Long-time Gulf tournament veteran Johnny Dorland has owned his 60 Hatteras, Cotton Patch, since 1999. During those many seasons, he has run the boat himself and hired full-time mates to help during tournaments. The rest of his teams have been comprised of family members and close friends.

“I have friends who have fished with me for years,” Dorland explains. “Some participate in the fees and calcuttas while others simply ride along and help with the fishing aspects. Everybody competes though. Our goal is always to go out and enjoy ourselves, have a good time and fish as hard as we can.”

Travis Dorland, Johnny’s son, joins him on a regular basis. Other team members include a veterinarian, bankers, insurance executives and those in the agriculture business. With the exception of the mate, however, all have other jobs so they can’t always participate in every event.

“It’s hard to keep the same group together every tournament. Guys sometimes have business conflicts, so we have regular fill-ins” Dorland explains. Many of his mates have also gone on to run their own boats after a season or two, which Dorland says is a natural progression in tournament circles. But everyone aboard has specific roles. Johnny typically runs Cotton Patch whenever the team is fighting a fish. Others serve as anglers, wiremen and gaffers.

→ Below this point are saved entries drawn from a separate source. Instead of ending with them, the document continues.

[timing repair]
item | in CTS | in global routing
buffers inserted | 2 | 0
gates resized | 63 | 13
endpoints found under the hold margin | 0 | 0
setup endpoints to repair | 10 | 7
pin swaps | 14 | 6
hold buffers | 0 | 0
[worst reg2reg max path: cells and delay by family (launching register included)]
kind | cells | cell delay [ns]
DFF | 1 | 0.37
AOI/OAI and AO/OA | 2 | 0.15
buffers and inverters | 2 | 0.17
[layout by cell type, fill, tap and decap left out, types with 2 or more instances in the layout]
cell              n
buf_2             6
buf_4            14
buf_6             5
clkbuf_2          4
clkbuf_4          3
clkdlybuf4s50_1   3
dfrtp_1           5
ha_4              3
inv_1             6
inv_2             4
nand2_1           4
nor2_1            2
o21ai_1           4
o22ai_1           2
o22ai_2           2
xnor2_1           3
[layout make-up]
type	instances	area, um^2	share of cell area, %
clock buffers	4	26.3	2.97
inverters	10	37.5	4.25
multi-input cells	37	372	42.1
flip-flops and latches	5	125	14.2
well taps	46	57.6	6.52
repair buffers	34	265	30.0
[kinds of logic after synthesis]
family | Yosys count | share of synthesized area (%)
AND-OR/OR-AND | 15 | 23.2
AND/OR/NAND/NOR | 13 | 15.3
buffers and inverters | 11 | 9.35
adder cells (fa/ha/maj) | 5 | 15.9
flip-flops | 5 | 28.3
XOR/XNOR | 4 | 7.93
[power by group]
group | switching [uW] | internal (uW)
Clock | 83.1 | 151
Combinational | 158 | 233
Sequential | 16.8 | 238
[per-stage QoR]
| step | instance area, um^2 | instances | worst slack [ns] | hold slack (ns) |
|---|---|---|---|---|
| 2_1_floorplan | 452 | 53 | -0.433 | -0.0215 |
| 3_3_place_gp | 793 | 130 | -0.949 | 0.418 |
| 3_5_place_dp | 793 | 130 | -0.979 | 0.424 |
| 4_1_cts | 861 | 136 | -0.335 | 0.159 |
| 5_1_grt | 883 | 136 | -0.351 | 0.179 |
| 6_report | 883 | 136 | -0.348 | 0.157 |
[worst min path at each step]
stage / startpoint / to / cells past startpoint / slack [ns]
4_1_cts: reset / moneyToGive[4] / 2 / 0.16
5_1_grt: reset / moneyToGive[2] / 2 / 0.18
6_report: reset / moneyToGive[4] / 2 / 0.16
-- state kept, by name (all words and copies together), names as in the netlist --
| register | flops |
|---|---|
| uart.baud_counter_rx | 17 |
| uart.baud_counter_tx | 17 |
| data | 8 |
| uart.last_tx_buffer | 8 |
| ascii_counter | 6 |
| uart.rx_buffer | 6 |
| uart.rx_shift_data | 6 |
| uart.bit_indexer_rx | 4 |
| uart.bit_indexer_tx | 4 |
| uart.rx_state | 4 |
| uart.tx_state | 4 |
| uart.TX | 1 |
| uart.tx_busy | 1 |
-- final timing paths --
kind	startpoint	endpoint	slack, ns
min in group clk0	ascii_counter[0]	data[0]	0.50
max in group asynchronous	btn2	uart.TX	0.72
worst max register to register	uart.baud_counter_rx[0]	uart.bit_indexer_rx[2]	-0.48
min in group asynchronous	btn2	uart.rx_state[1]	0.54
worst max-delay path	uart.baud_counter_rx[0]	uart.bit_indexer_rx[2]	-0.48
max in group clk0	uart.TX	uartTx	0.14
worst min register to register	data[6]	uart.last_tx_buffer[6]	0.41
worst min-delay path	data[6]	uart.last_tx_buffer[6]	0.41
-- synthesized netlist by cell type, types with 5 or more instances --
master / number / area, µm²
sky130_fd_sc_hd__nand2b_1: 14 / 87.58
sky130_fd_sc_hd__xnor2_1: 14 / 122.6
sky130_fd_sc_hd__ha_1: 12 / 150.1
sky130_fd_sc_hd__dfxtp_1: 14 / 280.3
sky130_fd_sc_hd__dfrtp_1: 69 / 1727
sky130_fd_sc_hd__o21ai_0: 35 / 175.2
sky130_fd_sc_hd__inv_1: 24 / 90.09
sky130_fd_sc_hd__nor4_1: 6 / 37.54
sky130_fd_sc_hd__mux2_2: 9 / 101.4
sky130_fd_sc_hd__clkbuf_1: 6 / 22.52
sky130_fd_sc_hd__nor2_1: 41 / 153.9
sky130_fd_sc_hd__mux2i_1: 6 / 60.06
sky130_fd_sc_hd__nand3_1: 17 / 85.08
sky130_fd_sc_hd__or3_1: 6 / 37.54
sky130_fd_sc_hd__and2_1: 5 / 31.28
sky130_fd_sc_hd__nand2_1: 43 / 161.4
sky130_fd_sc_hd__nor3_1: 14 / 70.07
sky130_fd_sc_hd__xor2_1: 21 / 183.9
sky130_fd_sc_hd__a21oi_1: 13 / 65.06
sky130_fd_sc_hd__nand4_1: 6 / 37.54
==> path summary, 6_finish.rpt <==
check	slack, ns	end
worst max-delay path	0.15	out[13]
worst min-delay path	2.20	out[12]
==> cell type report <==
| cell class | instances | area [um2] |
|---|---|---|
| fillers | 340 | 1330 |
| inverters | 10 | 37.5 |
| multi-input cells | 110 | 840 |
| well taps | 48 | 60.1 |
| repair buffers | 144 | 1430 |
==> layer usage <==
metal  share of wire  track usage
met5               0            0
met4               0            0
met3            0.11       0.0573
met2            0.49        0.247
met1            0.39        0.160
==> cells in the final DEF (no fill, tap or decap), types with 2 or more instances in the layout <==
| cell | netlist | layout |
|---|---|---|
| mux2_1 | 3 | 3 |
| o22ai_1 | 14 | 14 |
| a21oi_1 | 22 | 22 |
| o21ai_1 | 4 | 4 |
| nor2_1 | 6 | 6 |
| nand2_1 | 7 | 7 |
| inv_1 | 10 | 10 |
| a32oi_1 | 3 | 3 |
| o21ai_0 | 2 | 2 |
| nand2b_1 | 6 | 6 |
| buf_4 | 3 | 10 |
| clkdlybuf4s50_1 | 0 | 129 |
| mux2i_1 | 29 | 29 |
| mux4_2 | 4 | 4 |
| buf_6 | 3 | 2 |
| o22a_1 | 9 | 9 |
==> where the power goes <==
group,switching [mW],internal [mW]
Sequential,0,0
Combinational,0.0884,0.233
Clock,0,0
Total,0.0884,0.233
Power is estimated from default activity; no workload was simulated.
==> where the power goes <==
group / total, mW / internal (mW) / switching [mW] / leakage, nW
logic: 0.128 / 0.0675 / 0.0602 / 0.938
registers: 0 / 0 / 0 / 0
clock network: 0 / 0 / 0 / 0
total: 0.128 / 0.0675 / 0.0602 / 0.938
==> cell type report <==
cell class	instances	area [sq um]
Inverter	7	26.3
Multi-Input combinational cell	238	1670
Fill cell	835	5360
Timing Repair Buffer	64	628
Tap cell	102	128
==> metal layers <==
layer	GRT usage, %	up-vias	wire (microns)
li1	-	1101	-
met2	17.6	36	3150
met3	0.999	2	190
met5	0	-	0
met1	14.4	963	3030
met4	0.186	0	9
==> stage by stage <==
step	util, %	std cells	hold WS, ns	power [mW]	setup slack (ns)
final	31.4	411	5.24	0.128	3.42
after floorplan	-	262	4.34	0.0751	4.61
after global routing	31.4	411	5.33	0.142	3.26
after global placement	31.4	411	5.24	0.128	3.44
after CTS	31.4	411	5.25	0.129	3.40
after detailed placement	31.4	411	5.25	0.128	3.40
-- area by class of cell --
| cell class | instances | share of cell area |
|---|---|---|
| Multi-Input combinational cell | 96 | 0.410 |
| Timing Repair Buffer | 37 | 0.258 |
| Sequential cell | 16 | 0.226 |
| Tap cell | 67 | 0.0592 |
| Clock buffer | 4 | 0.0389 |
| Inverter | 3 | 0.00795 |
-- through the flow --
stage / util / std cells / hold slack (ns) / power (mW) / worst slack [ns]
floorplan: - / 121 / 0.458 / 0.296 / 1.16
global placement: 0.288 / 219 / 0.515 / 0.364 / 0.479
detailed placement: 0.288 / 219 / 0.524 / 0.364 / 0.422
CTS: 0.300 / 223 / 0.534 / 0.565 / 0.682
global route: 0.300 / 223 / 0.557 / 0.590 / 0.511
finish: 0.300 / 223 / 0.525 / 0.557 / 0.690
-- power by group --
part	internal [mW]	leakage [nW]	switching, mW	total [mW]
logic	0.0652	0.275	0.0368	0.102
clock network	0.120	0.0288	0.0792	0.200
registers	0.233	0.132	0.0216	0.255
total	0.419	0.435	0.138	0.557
==> flow/config.mk <==
export PLATFORM = sky130hd
export DESIGN_NAME = accum
export DESIGN_NICKNAME = accum
export VERILOG_FILES = /design/flow/design.v
export SDC_FILE = /design/flow/constraint.sdc
export NUM_CORES = 4
export LEC_CHECK = 1
export CORE_AREA = 10 10 82 82
export DIE_AREA = 0 0 92 92
==> flow/constraint.sdc <==
current_design accum

set clk_period 4.0
set clk_io_pct 0.2

create_clock -name clk0 -period $clk_period [get_ports {clock}]

set non_clock_inputs [all_inputs -no_clocks]
set_input_delay [expr $clk_period * $clk_io_pct] -clock clk0 $non_clock_inputs
set_output_delay [expr $clk_period * $clk_io_pct] -clock clk0 [all_outputs]
==> flow/design.v <==
module accum(reset, clock, clear, DataIn1, DataIn2, EvenParity, GreyCode, overflow);
input reset, clock, clear;
input [7:0] DataIn1, DataIn2;
output reg [7:0] EvenParity, GreyCode;
output reg overflow;
reg overflow_flag;
reg overflow_count1;
reg EvenParity_count1;
reg GreyCode_count1;
reg overflow_count2;
reg EvenParity_count2;
reg GreyCode_count2;
reg of_flag;
  always @ (posedge clock) 
    begin 
      if(!reset)
	begin
	  EvenParity=8'b00000000;
	  GreyCode=8'b00000000;
	  overflow=1'b0;
	  overflow_flag=1'b0;
	  EvenParity_count1=8'b00000000;
	  GreyCode_count1=8'b00000000;
	  overflow_count1=1'b0;
	  EvenParity_count2=8'b00000000;
	  GreyCode_count2=8'b00000000;
	  overflow_count2=1'b0;
	  of_flag=1'b0;
	end
      else if(clear)
	begin
	  EvenParity=8'b00000000;
	  GreyCode=8'b00000000;
	  overflow=1'b0;
	  overflow_flag=1'b0;
	  EvenParity_count1=8'b00000000;
	  GreyCode_count1=8'b00000000;
	  overflow_count1=1'b0;
	  EvenParity_count2=8'b00000000;
	  GreyCode_count2=8'b00000000;
	  overflow_count2=1'b0;
	  of_flag=1'b0;
	end
      else
	begin
	      if((DataIn1 == 8'b10101010) || (DataIn1 == 8'b01010101))
		begin
		  GreyCode_count1= 8'b00000001;
		end  
	      else
		begin
		  GreyCode_count1=8'b00000000;
		end
	      if((DataIn2 == 8'b10101010) || (DataIn2 == 8'b01010101))
		begin
		  GreyCode_count2= 8'b00000001;
		end
	      else
		begin
		  GreyCode_count2=8'b00000000;
		end
	      if((^DataIn1)==0)
		begin
		  EvenParity_count1=8'b00000001;
		end
	      else
		begin
		  EvenParity_count1=8'b00000000;
		end
	      if((^DataIn2)==0)
		begin
		  EvenParity_count2=8'b00000001;
		end
	      else
		begin
		  EvenParity_count2=8'b00000000;
		end
		{overflow_count1, GreyCode}=GreyCode + GreyCode_count1 + GreyCode_count2;
		{overflow_count2, EvenParity}=EvenParity + EvenParity_count1 + EvenParity_count2;
		of_flag=overflow || overflow_count1 || overflow_count2;
		overflow=of_flag;
	end
    end 
endmodule
==> flow/run.sh <==
#!/bin/bash
# OpenROAD 26Q1-2900-gdf79404cd8, Yosys 0.63+post, stock flow scripts
make -C /OpenROAD-flow-scripts/flow DESIGN_CONFIG=/design/flow/config.mk WORK_HOME=/design/flow/orfs finish
File: run.sh
#!/bin/bash
# OpenROAD 26Q1-2900-gdf79404cd8, Yosys 0.63+post, stock flow scripts
make -C /OpenROAD-flow-scripts/flow DESIGN_CONFIG=/design/flow/config.mk WORK_HOME=/design/flow/orfs finish
File: config.mk
export PLATFORM = sky130hd
export DESIGN_NAME = fsm
export DESIGN_NICKNAME = fsm
export VERILOG_FILES = /design/flow/design.v
export SDC_FILE = /design/flow/constraint.sdc
export NUM_CORES = 4
export LEC_CHECK = 1
export CORE_AREA = 10 10 70 70
export DIE_AREA = 0 0 80 80
File: constraint.sdc
current_design fsm

set clk_period 1.0
set clk_io_pct 0.2

create_clock -name clk0 -period $clk_period [get_ports {clock}]

set non_clock_inputs [all_inputs -no_clocks]
set_input_delay [expr $clk_period * $clk_io_pct] -clock clk0 $non_clock_inputs
set_output_delay [expr $clk_period * $clk_io_pct] -clock clk0 [all_outputs]
File: design.v
module fsm(
input reset, clock,
input R0, R1,  
output reg G0, G1  
);
reg[1:0] current_state;
reg[1:0] next_state; 
  localparam WAIT_ON_REQUEST = 2'b00; 
  localparam HANDLE_G1 = 2'b01; 
  localparam HANDLE_G0_ONLY = 2'b10; 
  localparam HANDLE_G0_FIRST = 2'b11; 
  always @ (posedge clock) 
    begin 
      current_state <= (!reset) ? WAIT_ON_REQUEST : next_state;  
    end 
  always @ * 
    case(current_state) 
      WAIT_ON_REQUEST : begin  
        G0 <= 0; 
        G1 <= 0; 
        casex({R0, R1}) 
          2'b00 : next_state <= WAIT_ON_REQUEST; 
          2'b01 : next_state <= HANDLE_G1; 
          2'b10 : next_state <= HANDLE_G0_ONLY; 
          2'b11 : next_state <= HANDLE_G0_FIRST; 
        endcase 
      end 
      HANDLE_G1 : begin  
        G0 <= 0; 
        G1 <= 1; 
        case({R0, R1}) 
          2'b00 : next_state <= WAIT_ON_REQUEST; 
          2'b01 : next_state <= HANDLE_G1; 
          2'b10 : next_state <= HANDLE_G0_ONLY; 
          2'b11 : next_state <= HANDLE_G0_FIRST; 
        endcase 
      end 
      HANDLE_G0_ONLY : begin  
        G0 <= 1; 
        G1 <= 0; 
        case({R0, R1}) 
          2'b00 : next_state <= WAIT_ON_REQUEST; 
          2'b01 : next_state <= HANDLE_G1; 
          2'b10 : next_state <= HANDLE_G0_ONLY; 
          2'b11 : next_state <= HANDLE_G0_FIRST; 
        endcase 
      end 
      HANDLE_G0_FIRST : begin  
        G0 <= 1; 
        G1 <= 0; 
        next_state <= HANDLE_G1;  
      end 
    endcase 
endmodule 
==> summary.rpt <==
FLOW METRICS REPORT
----------------------------------------------------
[Outcome]
  Result of the run ........................ finished with violations
  Violated checks ........................ negative setup slack

[Setup path]
  Endpoint arrival time on the critical path ........................ 960 ps
  Highest fanout seen on the critical path ........................ 2
  Category of the worst setup path launch point ........................ flop
  CP Capture Type ........................ output pin
  Category of the most critical setup path ........................ reg -> out
  Critical path data required time ........................ 800 ps

[Route]
  Drt pass-1 iters ........................ 1
  Post-detailed-route via-to-cell ratio ........................ 1.93
  Drt initial violations ........................ 0
  Routed wire length ........................ 397 um
  DRT antenna net count ........................ 0
  Ant. Diodes ........................ 0
  DRC errors left ........................ 0
  Average routed wire per standard cell ........................ 5.59 um
  Number of vias after detailed routing ........................ 137

[Placement]
  Cell count after placement ........................ 66
  Placer congestion estimate ........................ 0.619
  Post-DP HPWL ........................ 288 um
  Placement Cell Area ........................ 262 um^2
  Number of buffer cells added on primary ports ........................ 5

[Timing]
  Fin worst setup slack ........................ -165 ps
  Unrepaired setup endpoints after global routing ........................ yes
  Slew headroom ........................ 0.844
  Final Max-Slew Violation Tally ........................ 0
  Final Hold Slack ........................ 485 ps
  Achievable clock frequency ........................ 859 MHz
  Worst clock skew on the final layout ........................ 0.372 ps
  Period utilization ........................ 1.16
  Tightest Pin Transition ........................ 233 ps
  Min Clock Period, post-route ........................ 1160 ps
  Setup Viol. Count Final ........................ 2
  Hold violation total from the final report ........................ 0
  Setup TNS ........................ -251 ps

[Job]
  OpenROAD warnings ........................ 27
  Max-capacitance violation count ........................ 0

[Floorplanning]
  Placeable core region ........................ 3420 um^2
  Area enclosed by the die boundary ........................ 6400 um^2
  Floorplan utilization ........................ 0.0407
  DIE WIDTH ........................ 80 um
  Number of rows created at floorplan ........................ 21
  Boundary pin count ........................ 6
  Die Height ........................ 80 um

[Power]
  Sw Pwr ........................ 0.0898 mW
  Sw Share ........................ 0.208
  Internal power component ........................ 0.343 mW
  Max IR drop VDD ........................ 0.748 mV
  Power density over the cells ........................ 1340 nW/um^2
  Relative contribution of combinational cells to total power ........................ 0.146
  Clock group share of total power ........................ 0.448
  Static Leak ........................ 0.114 nW
  Power share of the sequential group ........................ 0.406

[Cells and area]
  Logic area ........................ 85.1 um^2
  Count of non-filler cells in the finished layout ........................ 71
  Layout filler cell count ........................ 403
  Final instance area ........................ 322 um^2
  Largest registers ........................ current_state: 4 flops
  Sequential standard cell area ........................ 82.6 um^2
  Flip-flop count of the largest register after layout ........................ 4
  Final standard cell utilization of the core ........................ 0.0941
  Most frequently placed logic cells in the final layout ........................ sky130_fd_sc_hd__clkbuf_4, sky130_fd_sc_hd__clkdlybuf4s50_1, sky130_fd_sc_hd__buf_4
  Most flops, register ........................ current_state
  Layout cells sized above 1 ........................ 0.640
  Area growth syn-to-layout ........................ 132%

[Hold path]
  Type of the tightest min-delay check ........................ reg -> reg

[Clock network]
  Maximum buffer depth of the clock tree ........................ 2
  Number of buffers created by CTS ........................ 3
  Root buf cell ........................ sky130_fd_sc_hd__clkbuf_4
  TritonCTS clock tree ........................ yes
  Skew-Pair Late Insertion Delay ........................ 230 ps
  Clock sink total ........................ 4
  Total number of H-tree levels ........................ 1
  Clock edge transition at the registers on the reported setup and hold paths ........................ 40 ps

[Logic synthesis]
  Ys flops ........................ 4
  Number of cell instances after yosys synthesis ........................ 13
  Synthesized instance count ........................ 13
  Share of the yosys chip area belonging to registers ........................ 0.577
  Post-synth top area cell ........................ sky130_fd_sc_hd__dfxtp_1
  Chip area from the yosys synthesis statistics ........................ 139 um^2
  Count of cell types in the netlist ........................ 9
  Post-Syn Area ........................ 139 um^2
  Synthesis Warnings ........................ 1
  Leading post-synthesis cells by cell area ........................ sky130_fd_sc_hd__dfxtp_1, sky130_fd_sc_hd__nor3_1, sky130_fd_sc_hd__nor3_2
  Post-Synthesis Mean Instance Area ........................ 10.7 um^2
  Proportion of netlist area held by the largest area contributor ........................ 0.577

[Global route]
  Global routing usage summed across all routing layers ........................ 0.0141
  Number of antenna violations at the first check in global routing ........................ 0
  Largest net degree at the start of global routing ........................ 5
  Via count of the first global-routing pass ........................ 179
  Grt ovf ........................ 0
  Wire length of the first global-routing pass ........................ 717 um

----------------------------------------------------
routing by layer:
layer  global-route usage  share of wire  vias up
met5                    0              0        -
met4              0.00352              0        0
met3               0.0114          0.083        0
met2               0.0177           0.35        6
met1               0.0180           0.56       60
li1                     -              -       71
synth_stat cells, drive strengths merged:
| master | number |
|---|---|
| nor2b | 1 |
| nor3b | 1 |
| nand2 | 1 |
| o31ai | 1 |
| o21a | 1 |
| or2 | 1 |
| nor3 | 3 |
| dfxtp | 4 |
area by class of cell:
class	count	area share
clock buffers	3	0.0700
multi-input cells	9	0.265
flip-flops and latches	4	0.257
repair buffers	9	0.230
well taps	46	0.179
critical path, stage by stage, from the launching register on:
cell and delay [ps]:
sky130_fd_sc_hd__dfxtp_2 310, sky130_fd_sc_hd__buf_6 100, sky130_fd_sc_hd__or2_1 190, sky130_fd_sc_hd__buf_2 130
path summary, 6_finish.rpt:
path / startpoint / to / slack (ps) / depth (start not counted)
setup reg to reg: current_state[1] / current_state[0] / 30 / 4
hold / removal: current_state[3] / current_state[2] / 490 / 1
hold reg to reg: current_state[3] / current_state[2] / 490 / 1
setup / recovery: current_state[1] / G0 / -160 / 3
power by group through the flow:
| stage | sequential [mW] | clock [mW] | combinational, mW |
|---|---|---|---|
| final | 0.176 | 0.194 | 0.0630 |
| after global routing | 0.177 | 0.217 | 0.0693 |
| after CTS | 0.175 | 0.204 | 0.0517 |
through the flow:
step	setup WS [ps]	total power [mW]
after floorplan	289	0.190
after global placement	-276	0.227
after detailed placement	-276	0.229
after CTS	-175	0.431
after global routing	-203	0.463
final	-165	0.432
kinds of logic after synthesis:
logic type / synth area share
compound gates: 0.108
flops: 0.577
simple gates: 0.315
timing repair:
item / 4_1_cts / 5_1_grt
endpoints found under the setup margin: 2 / 5
setup buffers: 1 / 1
hold buffers: 0 / 0
gates resized: 12 / 4
pin swaps: 2 / 3
Power figures rest on the tool's default switching activity, not on a simulated workload.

“Having a dedicated and competent video cameraman is very important too,” he adds. “In today’s tournaments, video proof is critical and that can make you or break you in the final standings.”

Regardless of the sport, whether it is amateur or professional ranks, skilled teams that get along together and execute game plans are the ones that win championships. In billfish tournaments that’s especially true. Because when you’re 100 miles offshore, you can’t count on any substitutes coming in from the sidelines.